I love creating my own handmade postcards. They go together quickly, and are inexpensive to send. What’s not to like?
In the US, the Post Office has a few basic rules for postcards, if you want them to be eligible for the special reduced postage rates.
Postcards must be:
- Rectangular. Not square, and not any other shape, and no rounded corners.
- At least 3.5″ tall, 5″ long, and .007 thick.
- No more than 4.25″ tall, 6″ long, and .016 thick.
In addition, there are rules about the back side:
- The bottom .75″ must be left free of images or text.
- A 1.18″ square in the upper right corner must be free of images, to hold a stamp.
- The address of the recipient must be on the right side of the back, no more than 2.25″ from the right edge.
My Favorite Bases
Index cards make great postcard bases, because they’re already cut to a size the Post Office will accept.
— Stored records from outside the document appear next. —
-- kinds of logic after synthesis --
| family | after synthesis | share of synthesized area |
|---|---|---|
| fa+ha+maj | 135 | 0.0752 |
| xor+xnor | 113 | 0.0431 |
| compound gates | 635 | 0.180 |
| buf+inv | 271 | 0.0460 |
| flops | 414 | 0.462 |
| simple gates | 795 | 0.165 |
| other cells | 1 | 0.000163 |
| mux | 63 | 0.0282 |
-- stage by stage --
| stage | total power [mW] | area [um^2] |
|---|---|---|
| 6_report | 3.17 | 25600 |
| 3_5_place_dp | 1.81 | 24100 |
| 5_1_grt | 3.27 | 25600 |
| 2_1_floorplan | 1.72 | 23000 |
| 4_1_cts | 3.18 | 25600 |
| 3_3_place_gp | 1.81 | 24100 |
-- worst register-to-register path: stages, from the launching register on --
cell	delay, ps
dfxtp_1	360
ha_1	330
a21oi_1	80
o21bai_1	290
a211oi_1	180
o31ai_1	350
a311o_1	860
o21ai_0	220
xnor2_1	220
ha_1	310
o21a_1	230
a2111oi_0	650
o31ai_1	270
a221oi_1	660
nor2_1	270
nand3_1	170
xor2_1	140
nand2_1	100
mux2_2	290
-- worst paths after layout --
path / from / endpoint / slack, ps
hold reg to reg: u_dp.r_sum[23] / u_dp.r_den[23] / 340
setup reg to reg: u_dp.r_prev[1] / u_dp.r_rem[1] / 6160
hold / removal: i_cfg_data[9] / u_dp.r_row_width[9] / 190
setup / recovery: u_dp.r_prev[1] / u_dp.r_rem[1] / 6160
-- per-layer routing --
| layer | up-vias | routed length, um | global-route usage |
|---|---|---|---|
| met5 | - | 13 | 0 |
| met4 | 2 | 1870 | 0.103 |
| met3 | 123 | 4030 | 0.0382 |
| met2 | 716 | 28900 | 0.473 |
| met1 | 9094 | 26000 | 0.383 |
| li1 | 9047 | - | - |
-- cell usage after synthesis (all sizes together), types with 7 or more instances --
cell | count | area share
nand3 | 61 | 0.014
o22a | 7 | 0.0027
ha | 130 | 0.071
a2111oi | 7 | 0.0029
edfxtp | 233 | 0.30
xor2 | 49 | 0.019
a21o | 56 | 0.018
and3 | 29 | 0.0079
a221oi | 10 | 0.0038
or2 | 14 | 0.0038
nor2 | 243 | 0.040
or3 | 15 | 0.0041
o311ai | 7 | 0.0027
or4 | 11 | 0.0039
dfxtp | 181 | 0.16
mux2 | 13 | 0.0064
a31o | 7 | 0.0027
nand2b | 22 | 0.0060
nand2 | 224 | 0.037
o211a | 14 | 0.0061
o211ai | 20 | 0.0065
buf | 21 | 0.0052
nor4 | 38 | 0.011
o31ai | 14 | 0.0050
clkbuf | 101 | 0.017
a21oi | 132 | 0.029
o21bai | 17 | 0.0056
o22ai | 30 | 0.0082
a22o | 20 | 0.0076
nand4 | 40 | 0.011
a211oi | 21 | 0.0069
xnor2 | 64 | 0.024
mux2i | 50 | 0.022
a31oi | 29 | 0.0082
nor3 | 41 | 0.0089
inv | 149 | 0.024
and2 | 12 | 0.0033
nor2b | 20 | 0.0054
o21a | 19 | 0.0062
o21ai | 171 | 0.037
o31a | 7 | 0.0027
--- config.mk ---
export PLATFORM = sky130hd
export DESIGN_NAME = tx_request_frame_serializer_flat
export DESIGN_NICKNAME = d
export VERILOG_FILES = /design/src/rtl/core/txs_pkg.sv /design/src/rtl/core/txs_if.sv /design/src/rtl/core/txs_sequencer.sv /design/src/rtl/core/txs_out_reg.sv /design/src/rtl/core/tx_request_frame_serializer.sv /design/src/flat_wrapper.sv
export SDC_FILE = /design/constraint.sdc
export NUM_CORES = 1
export LEC_CHECK = 0
export BUFFER_PORTS_ARGS = -buffer_cell sky130_fd_sc_hd__buf_4
export CAP_MARGIN = 20
export CORE_MARGIN = 1.5
export CORE_UTILIZATION = 50
export CTS_CLUSTER_SIZE = 20
export DETAILED_ROUTE_END_ITERATION = 10
export GPL_TIMING_DRIVEN = 0
export PLACE_DENSITY = 0.75
export SLEW_MARGIN = 30
export SYNTH_ARGS = -nofsm -noshare
export SYNTH_HDL_FRONTEND = slang
export SYNTH_SLANG_ARGS = --single-unit
--- constraint.sdc ---
create_clock -name clk -period 7.1 [get_ports clk]
set_input_delay 0.355 -clock clk [delete_from_list [all_inputs] [get_ports clk]]
set_output_delay 0.355 -clock clk [all_outputs]
set_load 0.01 [all_outputs]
I use three blank, white, 4″ x 6″ cards to construct my handmade postcards: two, glued together, to hold the artwork; and a third, with lines drawn on it, to attach to the back at the end, covering up all the uglies left behind by gluing or painting.
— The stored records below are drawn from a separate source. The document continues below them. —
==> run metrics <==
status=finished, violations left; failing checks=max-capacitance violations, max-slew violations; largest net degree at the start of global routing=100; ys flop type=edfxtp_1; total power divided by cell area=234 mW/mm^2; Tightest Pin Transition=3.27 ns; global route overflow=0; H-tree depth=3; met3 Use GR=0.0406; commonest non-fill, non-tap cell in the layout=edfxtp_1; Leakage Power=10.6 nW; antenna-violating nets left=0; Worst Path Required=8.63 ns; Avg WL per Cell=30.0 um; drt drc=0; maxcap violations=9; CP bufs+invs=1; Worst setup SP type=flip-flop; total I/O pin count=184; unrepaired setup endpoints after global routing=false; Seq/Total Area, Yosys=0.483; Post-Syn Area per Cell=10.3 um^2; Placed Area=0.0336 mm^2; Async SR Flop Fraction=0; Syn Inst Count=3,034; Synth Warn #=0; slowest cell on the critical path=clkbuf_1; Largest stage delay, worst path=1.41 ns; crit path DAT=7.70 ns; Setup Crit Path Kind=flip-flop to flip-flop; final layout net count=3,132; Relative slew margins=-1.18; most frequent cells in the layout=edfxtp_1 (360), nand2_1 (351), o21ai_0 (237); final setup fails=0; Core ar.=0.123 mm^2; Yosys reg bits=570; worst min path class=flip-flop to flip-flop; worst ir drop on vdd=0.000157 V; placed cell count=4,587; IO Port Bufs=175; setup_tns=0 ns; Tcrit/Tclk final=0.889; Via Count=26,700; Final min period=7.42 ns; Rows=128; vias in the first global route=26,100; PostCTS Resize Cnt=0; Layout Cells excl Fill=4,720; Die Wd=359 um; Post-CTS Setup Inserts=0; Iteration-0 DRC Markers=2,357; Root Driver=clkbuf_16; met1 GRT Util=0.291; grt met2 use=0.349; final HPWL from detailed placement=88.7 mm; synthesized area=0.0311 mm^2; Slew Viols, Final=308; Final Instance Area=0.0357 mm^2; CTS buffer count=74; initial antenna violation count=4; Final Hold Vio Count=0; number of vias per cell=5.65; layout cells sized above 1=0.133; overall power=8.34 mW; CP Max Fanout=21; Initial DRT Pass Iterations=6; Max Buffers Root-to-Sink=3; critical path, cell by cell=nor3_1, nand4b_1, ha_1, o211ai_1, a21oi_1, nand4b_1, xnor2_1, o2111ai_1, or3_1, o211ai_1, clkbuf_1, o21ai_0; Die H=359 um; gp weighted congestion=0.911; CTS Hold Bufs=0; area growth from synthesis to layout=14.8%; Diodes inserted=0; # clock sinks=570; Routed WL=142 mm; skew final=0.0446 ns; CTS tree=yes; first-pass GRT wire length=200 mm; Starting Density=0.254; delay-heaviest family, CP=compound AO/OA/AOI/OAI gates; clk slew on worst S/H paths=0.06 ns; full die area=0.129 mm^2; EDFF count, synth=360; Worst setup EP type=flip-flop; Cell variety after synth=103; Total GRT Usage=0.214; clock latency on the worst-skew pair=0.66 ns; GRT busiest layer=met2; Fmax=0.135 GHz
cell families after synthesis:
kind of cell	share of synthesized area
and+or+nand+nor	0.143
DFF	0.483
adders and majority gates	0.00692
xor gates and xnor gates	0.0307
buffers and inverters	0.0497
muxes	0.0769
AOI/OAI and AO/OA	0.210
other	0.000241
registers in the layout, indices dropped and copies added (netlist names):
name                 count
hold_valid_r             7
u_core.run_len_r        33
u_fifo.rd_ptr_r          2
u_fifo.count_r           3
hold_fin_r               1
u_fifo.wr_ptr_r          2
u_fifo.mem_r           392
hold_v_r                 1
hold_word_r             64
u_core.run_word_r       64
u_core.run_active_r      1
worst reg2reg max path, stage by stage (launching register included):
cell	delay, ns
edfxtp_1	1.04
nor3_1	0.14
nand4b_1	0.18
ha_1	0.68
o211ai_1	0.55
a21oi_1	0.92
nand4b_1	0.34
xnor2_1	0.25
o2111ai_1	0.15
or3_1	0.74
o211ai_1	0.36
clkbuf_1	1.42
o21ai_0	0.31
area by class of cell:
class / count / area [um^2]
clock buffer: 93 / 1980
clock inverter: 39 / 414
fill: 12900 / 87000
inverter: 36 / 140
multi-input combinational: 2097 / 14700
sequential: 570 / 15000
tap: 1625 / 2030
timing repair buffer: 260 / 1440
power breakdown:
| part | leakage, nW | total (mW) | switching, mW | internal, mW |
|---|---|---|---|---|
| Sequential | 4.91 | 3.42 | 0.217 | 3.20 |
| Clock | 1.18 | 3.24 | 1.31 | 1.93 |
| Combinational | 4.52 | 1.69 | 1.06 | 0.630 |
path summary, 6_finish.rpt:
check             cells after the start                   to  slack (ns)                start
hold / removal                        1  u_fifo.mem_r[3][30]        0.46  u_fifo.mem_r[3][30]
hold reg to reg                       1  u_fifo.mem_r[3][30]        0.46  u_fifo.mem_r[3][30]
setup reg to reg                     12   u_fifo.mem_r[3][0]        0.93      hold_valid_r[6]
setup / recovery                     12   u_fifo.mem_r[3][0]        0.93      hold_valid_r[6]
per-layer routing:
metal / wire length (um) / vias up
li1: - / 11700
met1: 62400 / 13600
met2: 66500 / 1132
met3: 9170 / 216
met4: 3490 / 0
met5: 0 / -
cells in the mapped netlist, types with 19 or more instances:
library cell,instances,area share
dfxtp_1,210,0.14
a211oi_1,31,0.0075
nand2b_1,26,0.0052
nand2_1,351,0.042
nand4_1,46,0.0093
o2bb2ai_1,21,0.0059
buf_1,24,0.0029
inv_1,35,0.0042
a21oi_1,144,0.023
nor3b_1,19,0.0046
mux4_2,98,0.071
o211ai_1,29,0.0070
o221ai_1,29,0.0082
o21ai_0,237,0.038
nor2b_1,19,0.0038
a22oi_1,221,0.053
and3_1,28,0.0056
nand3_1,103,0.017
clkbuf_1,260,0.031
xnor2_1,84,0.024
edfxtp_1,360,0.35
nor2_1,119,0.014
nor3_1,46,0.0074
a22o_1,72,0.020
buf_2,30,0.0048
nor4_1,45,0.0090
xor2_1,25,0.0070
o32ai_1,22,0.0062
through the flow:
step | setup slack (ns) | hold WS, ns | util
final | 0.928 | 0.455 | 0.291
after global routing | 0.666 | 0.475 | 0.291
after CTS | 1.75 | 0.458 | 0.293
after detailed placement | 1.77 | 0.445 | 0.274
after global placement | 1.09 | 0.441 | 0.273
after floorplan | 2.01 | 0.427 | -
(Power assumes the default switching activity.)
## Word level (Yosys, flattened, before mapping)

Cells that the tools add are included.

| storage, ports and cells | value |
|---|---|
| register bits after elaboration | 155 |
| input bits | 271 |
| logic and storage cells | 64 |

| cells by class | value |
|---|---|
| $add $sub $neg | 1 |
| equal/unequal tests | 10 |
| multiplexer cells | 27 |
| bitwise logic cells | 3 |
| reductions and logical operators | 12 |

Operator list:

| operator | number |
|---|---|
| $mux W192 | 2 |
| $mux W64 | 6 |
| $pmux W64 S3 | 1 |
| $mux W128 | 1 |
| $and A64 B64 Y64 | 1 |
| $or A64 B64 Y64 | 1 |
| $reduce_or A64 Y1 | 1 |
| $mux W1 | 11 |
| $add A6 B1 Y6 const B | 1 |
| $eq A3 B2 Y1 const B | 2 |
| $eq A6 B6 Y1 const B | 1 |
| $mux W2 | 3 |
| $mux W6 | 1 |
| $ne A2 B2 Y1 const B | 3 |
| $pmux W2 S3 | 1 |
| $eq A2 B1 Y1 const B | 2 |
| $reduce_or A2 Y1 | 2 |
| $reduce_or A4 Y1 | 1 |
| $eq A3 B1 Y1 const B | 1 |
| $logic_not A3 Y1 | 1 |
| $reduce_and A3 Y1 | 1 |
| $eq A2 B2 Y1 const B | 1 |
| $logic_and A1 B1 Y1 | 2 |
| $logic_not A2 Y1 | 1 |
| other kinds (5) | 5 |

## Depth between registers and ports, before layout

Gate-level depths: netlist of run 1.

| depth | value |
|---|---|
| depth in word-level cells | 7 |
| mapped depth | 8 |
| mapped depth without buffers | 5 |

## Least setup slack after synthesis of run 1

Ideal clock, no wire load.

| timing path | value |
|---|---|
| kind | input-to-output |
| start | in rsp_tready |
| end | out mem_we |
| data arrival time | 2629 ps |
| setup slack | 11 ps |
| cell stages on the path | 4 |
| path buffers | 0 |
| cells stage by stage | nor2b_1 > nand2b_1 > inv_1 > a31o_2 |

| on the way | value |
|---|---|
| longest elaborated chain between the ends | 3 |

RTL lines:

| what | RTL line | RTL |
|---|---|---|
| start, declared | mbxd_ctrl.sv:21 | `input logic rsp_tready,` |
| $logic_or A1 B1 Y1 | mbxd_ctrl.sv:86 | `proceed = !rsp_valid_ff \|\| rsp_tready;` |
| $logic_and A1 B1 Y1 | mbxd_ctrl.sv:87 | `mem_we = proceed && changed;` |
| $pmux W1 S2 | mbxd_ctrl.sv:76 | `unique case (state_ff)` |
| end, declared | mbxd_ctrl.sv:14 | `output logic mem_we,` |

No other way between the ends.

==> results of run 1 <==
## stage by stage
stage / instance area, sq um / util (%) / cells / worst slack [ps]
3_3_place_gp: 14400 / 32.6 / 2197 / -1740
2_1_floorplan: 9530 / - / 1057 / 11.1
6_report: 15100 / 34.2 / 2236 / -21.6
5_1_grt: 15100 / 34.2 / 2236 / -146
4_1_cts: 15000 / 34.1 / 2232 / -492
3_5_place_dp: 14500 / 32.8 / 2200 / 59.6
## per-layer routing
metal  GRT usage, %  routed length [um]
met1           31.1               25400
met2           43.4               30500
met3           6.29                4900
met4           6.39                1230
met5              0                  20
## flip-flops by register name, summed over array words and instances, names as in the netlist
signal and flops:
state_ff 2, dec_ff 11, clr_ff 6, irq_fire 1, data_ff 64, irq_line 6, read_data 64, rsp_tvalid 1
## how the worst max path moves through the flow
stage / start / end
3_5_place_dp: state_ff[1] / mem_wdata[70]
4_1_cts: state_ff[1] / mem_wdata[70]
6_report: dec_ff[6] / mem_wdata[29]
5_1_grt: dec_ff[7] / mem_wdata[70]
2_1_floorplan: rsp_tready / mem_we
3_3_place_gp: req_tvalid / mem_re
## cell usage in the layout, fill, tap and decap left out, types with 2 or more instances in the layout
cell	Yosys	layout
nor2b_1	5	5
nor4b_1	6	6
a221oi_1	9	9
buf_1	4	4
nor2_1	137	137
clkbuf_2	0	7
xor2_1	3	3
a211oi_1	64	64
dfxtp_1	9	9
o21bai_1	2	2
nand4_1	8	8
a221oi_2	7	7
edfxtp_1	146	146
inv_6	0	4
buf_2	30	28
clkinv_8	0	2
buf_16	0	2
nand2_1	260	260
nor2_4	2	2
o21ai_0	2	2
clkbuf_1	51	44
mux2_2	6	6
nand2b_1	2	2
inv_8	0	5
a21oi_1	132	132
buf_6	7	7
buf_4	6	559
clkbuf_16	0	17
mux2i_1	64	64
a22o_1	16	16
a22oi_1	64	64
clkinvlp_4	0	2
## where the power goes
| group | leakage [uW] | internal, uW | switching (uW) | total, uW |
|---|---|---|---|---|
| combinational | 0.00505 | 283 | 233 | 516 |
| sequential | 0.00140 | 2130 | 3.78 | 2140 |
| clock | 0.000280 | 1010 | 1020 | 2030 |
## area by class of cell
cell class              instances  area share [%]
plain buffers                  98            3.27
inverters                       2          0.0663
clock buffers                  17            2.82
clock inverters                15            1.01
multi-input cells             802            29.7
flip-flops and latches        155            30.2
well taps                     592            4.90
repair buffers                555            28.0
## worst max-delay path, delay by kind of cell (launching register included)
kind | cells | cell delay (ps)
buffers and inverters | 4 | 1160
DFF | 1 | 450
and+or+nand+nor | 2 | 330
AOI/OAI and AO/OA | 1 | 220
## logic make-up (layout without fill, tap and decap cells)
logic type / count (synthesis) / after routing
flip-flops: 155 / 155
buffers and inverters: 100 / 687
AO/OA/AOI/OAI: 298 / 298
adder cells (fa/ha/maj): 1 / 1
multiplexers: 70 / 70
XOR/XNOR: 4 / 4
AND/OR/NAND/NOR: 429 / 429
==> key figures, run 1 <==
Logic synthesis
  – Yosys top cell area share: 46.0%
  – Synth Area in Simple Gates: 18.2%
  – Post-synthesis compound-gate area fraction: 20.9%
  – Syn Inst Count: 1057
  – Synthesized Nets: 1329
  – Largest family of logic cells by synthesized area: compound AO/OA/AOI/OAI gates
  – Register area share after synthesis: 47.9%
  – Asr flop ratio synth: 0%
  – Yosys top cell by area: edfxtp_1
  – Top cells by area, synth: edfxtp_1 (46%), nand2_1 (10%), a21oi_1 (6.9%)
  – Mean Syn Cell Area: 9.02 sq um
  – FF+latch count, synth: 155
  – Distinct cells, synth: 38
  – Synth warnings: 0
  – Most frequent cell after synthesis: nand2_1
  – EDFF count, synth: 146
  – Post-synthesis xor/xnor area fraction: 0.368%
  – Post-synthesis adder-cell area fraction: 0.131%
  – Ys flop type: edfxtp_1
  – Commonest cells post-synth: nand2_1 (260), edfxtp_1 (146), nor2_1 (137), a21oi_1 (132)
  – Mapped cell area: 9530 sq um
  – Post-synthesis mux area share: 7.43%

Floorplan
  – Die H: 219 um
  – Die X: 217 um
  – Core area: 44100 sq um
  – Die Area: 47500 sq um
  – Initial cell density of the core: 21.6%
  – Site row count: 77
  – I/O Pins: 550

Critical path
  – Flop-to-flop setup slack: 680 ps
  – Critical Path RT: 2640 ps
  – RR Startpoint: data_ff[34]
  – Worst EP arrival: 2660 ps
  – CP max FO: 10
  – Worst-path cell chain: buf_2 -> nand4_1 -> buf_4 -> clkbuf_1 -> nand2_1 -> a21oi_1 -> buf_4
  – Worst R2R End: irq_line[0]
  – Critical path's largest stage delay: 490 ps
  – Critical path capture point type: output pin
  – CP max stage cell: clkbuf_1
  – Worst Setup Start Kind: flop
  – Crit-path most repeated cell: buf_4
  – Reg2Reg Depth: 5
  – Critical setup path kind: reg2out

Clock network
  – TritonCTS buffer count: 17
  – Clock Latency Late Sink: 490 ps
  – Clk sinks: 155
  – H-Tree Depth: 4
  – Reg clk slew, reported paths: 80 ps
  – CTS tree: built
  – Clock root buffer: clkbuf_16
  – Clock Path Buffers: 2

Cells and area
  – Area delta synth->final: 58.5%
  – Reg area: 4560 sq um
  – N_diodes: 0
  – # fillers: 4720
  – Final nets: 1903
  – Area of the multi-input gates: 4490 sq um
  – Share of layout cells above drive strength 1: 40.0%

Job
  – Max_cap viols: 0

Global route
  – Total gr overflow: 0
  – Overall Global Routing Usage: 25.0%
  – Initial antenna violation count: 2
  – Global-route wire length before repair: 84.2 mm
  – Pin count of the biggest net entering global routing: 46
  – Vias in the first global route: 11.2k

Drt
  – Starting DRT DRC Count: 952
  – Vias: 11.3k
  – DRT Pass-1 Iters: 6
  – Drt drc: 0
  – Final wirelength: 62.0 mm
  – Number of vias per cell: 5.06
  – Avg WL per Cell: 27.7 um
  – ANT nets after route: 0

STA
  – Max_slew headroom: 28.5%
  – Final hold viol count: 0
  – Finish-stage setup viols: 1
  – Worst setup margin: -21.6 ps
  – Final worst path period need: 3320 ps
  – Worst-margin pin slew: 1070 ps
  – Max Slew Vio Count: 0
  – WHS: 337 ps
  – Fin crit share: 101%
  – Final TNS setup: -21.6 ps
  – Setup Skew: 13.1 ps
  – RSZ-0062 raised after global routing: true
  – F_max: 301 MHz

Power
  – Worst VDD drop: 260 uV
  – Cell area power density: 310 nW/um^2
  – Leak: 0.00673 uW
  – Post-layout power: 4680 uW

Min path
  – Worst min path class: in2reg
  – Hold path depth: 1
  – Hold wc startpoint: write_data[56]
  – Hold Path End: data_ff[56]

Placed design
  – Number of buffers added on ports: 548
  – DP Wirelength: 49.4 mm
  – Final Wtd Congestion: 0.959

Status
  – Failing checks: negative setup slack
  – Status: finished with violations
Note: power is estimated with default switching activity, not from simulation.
[src/tgarle_div.sv]
module tgarle_div
  import tgarle_pkg::*;
(
  input  logic     clk_i,
  input  logic     rst_ni,
  input  div_req_t req_i,
  output div_rsp_t rsp_o
);

  logic            busy_q, busy_d;
  logic [CntW-1:0] cnt_q, cnt_d;
  logic [PosW-1:0] rem_q, rem_d;
  logic [PosW-1:0] dvd_q, dvd_d;
  logic [PosW-1:0] quo_q, quo_d;
  logic [PosW-1:0] dsr_q, dsr_d;
  logic [PosW:0]   trial;

  // restoring division, one quotient bit per cycle
  always_comb begin
    busy_d = busy_q;
    cnt_d  = cnt_q;
    rem_d  = rem_q;
    dvd_d  = dvd_q;
    quo_d  = quo_q;
    dsr_d  = dsr_q;
    trial  = {rem_q, dvd_q[PosW-1]};
    if (req_i.start) begin
      busy_d = 1'b1;
      cnt_d  = CntW'(PosW);
      rem_d  = '0;
      dvd_d  = req_i.dividend;
      quo_d  = '0;
      dsr_d  = req_i.divisor;
    end else if (busy_q) begin
      if (cnt_q == '0) begin
        busy_d = 1'b0;
      end else begin
        cnt_d = cnt_q - 1'b1;
        dvd_d = {dvd_q[PosW-2:0], 1'b0};
        if (trial >= {1'b0, dsr_q}) begin
          rem_d = PosW'(trial - {1'b0, dsr_q});
          quo_d = {quo_q[PosW-2:0], 1'b1};
        end else begin
          rem_d = trial[PosW-1:0];
          quo_d = {quo_q[PosW-2:0], 1'b0};
        end
      end
    end
  end

  always_ff @(posedge clk_i or negedge rst_ni) begin
    if (!rst_ni) begin
      busy_q <= 1'b0;
      cnt_q  <= '0;
    end else begin
      busy_q <= busy_d;
      cnt_q  <= cnt_d;
    end
  end

  always_ff @(posedge clk_i) begin
    rem_q <= rem_d;
    dvd_q <= dvd_d;
    quo_q <= quo_d;
    dsr_q <= dsr_d;
  end

  assign rsp_o.busy      = busy_q;
  assign rsp_o.done      = busy_q && (cnt_q == '0);
  assign rsp_o.quotient  = quo_q;
  assign rsp_o.remainder = rem_q;

endmodule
Watercolor paper. I buy house-brand, 4″ x 6″ watercolor pads at Hobby Lobby. At 12 sheets for $1.99 (or $1.19 if I use a 40% off coupon), they’re a steal. Other companies sell postcard-sized art papers, but they’re often insanely expensive.
I know some people like to make their postcards from old cereal boxes, but honestly, I can’t be bothered with all the cutting and prep. I’d rather grab a pack of index cards at the dollar store, and let a machine do the perfectly rectangular cutting.